__Data shown__.
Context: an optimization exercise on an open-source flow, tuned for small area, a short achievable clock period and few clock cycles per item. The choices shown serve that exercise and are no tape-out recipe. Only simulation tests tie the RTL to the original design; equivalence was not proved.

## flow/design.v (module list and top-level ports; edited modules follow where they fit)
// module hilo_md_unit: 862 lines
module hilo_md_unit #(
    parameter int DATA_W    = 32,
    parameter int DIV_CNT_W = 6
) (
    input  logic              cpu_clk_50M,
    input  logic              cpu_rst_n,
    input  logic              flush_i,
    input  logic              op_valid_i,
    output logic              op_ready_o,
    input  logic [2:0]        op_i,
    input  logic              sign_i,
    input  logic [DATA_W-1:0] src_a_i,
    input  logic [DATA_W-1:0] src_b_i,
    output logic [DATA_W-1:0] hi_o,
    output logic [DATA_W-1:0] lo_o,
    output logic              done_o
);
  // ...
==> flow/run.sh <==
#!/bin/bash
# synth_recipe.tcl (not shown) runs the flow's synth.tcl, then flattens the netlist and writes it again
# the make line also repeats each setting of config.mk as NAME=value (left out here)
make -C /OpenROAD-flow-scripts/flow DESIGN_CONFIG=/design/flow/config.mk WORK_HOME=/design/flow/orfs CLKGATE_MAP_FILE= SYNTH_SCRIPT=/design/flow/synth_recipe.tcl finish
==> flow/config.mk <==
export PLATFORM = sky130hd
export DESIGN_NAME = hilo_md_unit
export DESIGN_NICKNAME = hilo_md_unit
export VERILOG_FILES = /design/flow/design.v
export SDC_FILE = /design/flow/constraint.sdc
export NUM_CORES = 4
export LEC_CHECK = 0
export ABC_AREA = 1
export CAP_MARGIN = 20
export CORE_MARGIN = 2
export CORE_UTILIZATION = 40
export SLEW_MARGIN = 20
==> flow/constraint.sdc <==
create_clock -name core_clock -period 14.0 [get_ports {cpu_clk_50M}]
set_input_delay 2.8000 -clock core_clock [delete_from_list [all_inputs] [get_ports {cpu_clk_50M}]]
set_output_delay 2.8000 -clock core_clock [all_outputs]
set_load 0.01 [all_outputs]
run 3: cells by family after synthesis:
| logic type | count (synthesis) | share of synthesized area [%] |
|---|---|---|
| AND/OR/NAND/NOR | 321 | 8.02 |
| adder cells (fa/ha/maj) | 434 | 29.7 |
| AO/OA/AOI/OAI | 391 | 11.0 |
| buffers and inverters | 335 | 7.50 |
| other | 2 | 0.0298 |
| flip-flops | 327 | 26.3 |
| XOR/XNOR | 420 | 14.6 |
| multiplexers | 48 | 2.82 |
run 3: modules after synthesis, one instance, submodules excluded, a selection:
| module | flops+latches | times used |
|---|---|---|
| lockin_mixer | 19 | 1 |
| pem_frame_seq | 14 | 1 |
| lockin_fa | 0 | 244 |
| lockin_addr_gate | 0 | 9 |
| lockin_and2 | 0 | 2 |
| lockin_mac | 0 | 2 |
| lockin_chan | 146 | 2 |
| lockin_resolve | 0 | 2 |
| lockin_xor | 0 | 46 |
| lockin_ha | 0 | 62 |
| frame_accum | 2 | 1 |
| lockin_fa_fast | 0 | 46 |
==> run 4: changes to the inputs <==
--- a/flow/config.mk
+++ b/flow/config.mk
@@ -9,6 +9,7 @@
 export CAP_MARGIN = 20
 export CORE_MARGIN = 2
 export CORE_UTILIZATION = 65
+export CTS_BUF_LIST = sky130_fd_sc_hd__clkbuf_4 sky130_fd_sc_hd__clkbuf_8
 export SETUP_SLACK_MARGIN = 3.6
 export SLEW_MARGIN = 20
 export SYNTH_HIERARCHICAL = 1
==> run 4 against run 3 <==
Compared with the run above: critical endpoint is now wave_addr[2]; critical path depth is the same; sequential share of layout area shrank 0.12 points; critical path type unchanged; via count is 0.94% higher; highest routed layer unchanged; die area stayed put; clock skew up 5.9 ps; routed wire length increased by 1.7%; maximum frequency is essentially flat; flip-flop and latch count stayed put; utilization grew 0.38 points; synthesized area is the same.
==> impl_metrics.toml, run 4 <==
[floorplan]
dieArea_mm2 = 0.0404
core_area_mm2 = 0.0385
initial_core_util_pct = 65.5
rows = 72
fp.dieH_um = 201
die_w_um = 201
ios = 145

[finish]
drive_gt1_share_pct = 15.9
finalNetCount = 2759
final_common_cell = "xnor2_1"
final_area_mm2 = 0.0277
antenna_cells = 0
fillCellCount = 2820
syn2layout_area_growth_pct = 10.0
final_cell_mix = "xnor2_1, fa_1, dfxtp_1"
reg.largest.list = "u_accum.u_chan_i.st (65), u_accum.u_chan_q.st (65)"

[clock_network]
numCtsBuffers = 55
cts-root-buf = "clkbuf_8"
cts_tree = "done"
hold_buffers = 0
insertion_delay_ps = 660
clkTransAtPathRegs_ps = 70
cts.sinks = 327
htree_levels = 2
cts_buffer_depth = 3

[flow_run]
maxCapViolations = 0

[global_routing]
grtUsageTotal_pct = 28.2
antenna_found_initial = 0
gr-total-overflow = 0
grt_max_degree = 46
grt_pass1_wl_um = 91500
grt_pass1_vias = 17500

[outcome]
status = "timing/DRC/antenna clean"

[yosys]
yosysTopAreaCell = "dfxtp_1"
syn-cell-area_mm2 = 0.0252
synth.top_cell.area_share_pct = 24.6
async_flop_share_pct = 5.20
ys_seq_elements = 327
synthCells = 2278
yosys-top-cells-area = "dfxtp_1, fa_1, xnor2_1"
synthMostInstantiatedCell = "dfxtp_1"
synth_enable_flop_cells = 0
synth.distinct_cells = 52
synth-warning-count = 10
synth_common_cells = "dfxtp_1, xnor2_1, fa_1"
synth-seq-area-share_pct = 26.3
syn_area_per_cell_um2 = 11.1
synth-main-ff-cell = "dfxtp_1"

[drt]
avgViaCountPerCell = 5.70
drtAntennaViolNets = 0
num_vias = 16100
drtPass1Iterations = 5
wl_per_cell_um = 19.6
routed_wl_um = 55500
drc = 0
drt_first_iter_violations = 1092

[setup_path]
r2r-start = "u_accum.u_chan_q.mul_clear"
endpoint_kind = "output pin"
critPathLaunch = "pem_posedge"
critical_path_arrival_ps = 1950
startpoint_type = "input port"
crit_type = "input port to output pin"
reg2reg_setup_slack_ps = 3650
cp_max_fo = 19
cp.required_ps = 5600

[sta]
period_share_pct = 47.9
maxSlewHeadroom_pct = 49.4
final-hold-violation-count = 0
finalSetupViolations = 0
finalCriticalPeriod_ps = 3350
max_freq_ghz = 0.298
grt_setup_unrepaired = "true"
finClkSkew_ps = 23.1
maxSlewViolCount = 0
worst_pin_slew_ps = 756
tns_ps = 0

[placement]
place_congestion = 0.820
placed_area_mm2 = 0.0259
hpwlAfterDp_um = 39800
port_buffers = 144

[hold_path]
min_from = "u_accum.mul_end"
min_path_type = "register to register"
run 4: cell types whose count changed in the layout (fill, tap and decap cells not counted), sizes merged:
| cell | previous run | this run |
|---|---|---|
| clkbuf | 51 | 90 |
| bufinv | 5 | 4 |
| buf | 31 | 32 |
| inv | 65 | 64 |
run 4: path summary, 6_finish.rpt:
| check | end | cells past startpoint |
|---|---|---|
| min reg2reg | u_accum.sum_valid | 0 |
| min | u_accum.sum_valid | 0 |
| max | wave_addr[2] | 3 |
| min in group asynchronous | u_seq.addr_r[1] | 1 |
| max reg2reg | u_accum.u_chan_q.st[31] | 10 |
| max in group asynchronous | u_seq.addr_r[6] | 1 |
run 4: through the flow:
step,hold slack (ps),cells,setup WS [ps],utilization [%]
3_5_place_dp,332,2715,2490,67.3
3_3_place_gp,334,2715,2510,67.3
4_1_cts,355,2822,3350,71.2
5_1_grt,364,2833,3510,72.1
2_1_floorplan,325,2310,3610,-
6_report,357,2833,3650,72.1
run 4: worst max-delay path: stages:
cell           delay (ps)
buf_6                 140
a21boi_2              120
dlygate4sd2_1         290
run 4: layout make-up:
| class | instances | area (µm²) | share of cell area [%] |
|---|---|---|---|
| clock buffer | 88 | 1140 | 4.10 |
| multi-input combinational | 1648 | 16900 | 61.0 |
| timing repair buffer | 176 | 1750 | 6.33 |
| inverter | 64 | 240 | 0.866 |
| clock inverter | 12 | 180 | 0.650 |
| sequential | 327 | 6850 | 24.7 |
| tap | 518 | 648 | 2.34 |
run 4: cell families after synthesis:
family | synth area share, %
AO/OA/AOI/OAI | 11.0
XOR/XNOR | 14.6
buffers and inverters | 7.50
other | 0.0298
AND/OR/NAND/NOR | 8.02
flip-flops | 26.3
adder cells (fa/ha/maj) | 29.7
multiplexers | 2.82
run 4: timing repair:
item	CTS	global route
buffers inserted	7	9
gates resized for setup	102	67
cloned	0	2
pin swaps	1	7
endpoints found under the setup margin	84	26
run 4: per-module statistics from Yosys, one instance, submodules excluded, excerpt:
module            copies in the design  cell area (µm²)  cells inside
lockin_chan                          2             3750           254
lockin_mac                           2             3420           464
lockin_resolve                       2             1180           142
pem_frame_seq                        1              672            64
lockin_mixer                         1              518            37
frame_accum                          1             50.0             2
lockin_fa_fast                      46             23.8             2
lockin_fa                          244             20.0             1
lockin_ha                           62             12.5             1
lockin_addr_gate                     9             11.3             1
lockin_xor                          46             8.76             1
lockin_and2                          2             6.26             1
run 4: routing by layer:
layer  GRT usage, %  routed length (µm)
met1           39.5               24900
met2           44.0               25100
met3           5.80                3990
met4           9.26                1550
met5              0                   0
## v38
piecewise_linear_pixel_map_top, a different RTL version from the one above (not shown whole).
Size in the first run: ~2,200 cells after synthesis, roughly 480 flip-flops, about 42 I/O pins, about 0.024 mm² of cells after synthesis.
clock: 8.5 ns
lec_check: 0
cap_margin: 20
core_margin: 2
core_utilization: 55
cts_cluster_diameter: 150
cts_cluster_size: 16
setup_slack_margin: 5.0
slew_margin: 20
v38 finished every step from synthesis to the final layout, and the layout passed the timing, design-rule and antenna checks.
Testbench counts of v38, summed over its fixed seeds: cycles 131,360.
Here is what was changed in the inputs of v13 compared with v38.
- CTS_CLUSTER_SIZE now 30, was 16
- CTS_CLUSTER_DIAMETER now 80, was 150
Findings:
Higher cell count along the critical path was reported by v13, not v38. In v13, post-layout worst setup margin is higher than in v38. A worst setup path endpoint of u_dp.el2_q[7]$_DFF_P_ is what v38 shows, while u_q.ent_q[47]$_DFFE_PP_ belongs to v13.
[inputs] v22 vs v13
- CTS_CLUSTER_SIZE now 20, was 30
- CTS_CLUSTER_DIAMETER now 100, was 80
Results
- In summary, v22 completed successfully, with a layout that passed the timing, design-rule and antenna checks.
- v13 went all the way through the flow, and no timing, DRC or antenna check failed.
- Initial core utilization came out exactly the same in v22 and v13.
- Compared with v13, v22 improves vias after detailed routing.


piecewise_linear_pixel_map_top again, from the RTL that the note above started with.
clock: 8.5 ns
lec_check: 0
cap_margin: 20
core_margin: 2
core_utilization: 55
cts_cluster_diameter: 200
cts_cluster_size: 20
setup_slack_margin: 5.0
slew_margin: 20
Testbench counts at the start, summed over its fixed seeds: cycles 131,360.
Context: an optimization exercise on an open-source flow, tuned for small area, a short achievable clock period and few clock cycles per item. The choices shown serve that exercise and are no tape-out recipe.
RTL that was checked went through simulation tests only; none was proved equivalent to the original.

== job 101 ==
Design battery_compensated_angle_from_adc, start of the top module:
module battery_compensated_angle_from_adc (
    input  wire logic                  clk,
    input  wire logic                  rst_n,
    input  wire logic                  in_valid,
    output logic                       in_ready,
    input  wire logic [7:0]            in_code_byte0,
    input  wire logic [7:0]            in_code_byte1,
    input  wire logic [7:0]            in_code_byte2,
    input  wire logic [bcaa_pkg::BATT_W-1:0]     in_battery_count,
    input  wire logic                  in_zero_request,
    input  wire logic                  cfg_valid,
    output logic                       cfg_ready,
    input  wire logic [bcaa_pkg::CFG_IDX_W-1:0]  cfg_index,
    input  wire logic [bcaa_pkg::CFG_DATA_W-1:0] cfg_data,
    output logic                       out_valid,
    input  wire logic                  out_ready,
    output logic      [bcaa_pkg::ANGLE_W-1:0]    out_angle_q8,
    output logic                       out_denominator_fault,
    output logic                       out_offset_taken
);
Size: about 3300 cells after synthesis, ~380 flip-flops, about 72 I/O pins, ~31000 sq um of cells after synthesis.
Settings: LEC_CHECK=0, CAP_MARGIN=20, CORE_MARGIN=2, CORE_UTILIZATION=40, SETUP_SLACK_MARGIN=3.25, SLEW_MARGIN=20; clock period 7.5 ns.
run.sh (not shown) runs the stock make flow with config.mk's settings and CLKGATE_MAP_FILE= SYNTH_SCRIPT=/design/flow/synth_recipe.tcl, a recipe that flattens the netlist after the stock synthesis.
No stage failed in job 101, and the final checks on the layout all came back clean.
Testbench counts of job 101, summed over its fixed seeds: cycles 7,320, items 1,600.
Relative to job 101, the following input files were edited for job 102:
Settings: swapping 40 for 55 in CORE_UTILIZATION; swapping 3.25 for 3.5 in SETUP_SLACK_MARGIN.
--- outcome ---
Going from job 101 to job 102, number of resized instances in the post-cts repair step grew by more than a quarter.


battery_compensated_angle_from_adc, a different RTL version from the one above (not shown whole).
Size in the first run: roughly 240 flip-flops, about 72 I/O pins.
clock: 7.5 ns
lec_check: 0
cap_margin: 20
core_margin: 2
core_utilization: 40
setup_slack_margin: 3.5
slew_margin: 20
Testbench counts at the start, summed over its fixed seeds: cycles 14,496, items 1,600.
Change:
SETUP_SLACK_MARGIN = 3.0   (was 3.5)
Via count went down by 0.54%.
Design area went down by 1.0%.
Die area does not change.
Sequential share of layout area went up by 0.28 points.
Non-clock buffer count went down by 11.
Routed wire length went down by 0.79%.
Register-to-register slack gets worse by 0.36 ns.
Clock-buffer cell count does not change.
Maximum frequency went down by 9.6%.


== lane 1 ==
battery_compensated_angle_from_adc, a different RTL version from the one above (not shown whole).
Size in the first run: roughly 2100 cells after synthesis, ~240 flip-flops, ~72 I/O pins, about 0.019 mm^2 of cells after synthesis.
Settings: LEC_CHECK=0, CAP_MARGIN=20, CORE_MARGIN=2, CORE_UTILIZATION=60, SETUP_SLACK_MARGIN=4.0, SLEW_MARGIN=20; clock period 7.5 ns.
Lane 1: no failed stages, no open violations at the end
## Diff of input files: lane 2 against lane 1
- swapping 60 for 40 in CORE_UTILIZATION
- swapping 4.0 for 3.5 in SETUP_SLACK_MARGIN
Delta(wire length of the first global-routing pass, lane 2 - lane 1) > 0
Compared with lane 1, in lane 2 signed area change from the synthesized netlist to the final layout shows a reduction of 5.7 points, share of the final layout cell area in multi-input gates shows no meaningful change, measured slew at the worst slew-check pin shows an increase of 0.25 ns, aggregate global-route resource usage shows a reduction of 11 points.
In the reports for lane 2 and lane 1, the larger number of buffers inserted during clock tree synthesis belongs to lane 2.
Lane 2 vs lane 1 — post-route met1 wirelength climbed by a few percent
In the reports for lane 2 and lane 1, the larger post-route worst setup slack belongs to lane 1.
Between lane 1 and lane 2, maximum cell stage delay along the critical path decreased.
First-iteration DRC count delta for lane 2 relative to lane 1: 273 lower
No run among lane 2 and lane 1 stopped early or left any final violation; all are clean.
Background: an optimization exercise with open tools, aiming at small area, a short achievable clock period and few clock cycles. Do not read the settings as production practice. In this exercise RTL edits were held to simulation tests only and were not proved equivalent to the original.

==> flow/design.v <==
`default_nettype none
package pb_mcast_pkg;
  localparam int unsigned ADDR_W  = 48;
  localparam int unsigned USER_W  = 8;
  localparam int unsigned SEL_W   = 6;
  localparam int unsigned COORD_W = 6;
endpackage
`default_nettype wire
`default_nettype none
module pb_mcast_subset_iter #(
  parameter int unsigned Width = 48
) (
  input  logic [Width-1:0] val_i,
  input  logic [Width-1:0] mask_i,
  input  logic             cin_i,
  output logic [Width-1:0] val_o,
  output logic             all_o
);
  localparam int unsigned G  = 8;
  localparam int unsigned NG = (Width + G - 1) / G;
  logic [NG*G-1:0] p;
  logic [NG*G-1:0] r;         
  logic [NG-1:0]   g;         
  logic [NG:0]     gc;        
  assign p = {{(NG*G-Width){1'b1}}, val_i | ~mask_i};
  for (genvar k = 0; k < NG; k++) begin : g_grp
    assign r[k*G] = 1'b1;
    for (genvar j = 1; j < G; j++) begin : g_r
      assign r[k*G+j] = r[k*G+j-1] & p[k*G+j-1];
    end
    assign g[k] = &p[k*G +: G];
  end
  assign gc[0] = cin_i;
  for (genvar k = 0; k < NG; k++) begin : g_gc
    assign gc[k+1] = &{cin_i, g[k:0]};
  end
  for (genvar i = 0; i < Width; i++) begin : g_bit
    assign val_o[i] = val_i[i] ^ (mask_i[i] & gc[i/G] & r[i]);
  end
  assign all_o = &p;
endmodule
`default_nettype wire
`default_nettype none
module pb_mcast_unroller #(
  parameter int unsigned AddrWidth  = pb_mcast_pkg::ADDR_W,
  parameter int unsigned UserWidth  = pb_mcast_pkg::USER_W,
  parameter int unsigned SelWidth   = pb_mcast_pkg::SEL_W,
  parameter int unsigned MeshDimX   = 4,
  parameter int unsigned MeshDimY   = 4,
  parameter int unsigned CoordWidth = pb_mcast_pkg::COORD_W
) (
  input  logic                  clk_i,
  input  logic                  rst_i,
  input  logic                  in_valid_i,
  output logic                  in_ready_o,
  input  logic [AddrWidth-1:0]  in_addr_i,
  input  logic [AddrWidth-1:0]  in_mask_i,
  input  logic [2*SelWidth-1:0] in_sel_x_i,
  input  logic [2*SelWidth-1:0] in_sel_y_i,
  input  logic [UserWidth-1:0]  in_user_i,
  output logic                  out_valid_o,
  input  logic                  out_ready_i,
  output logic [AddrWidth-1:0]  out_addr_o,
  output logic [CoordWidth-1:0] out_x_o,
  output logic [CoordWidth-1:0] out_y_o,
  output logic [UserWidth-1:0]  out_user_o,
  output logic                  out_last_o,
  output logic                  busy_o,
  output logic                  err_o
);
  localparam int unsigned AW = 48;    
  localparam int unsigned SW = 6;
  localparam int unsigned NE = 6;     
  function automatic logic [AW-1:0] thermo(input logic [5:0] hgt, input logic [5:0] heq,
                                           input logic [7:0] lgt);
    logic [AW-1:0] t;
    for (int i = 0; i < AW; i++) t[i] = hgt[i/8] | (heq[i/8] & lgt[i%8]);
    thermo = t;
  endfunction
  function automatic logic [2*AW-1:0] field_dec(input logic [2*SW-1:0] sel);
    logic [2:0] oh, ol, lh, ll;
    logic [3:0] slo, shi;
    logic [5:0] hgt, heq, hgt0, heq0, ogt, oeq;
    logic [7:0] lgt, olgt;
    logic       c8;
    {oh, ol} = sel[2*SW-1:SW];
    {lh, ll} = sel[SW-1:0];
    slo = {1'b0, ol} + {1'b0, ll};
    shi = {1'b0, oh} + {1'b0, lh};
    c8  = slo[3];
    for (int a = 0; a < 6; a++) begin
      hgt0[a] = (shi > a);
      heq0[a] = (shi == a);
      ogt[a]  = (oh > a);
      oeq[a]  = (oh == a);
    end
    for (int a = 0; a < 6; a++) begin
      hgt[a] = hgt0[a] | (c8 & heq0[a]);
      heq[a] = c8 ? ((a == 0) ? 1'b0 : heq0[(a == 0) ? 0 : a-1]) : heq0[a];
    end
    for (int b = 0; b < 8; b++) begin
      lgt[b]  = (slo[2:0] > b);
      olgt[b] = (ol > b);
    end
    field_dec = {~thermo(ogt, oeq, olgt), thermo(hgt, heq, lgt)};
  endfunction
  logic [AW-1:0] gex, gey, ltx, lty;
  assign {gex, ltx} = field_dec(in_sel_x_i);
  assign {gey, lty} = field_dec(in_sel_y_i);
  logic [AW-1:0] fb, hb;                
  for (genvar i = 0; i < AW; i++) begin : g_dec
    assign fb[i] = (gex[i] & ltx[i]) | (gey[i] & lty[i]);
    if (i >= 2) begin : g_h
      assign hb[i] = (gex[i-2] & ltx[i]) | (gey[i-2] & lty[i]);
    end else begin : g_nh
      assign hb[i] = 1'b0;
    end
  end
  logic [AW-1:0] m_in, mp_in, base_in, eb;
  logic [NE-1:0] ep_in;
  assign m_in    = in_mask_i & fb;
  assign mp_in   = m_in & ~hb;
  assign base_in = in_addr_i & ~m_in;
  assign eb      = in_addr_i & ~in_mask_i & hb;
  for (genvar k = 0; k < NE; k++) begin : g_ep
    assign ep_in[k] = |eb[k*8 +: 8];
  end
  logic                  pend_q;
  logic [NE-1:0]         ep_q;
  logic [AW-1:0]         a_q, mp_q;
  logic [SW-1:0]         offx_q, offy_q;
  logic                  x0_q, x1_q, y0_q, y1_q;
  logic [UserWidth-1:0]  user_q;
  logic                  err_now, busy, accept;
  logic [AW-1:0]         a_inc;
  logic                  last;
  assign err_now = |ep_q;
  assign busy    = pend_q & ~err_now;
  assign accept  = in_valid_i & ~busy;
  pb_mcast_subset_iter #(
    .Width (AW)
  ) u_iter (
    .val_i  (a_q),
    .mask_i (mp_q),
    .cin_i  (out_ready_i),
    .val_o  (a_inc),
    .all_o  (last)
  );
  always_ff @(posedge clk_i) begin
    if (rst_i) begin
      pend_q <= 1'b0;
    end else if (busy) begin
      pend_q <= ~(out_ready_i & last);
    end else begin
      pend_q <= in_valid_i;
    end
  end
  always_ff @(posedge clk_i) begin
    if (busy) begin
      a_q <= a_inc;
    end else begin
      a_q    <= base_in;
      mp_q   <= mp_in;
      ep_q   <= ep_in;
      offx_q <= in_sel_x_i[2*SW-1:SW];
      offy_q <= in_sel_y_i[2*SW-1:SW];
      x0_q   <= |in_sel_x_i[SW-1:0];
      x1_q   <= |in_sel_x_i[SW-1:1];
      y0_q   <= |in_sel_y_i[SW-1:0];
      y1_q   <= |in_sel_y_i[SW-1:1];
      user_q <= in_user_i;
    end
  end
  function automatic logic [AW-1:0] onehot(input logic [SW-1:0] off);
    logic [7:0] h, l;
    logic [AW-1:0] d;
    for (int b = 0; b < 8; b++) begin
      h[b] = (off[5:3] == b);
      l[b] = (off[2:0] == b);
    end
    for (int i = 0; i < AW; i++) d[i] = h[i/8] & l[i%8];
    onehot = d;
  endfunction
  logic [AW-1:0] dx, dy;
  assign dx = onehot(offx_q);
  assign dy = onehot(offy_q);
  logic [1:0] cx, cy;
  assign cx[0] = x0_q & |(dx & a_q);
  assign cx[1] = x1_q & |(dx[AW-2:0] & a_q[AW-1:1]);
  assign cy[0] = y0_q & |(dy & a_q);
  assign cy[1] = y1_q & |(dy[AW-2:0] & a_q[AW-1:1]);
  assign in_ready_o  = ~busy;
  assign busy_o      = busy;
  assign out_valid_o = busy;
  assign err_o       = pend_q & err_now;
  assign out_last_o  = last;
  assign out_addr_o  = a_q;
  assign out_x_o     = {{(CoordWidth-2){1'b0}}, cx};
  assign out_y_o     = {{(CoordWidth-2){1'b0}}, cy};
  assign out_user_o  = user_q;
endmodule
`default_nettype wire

__Assigned task__.
In the entries above, identify every line with the string "family".

__Result of the exercise__.
run 3: cells by family after synthesis:
family | synth area share, %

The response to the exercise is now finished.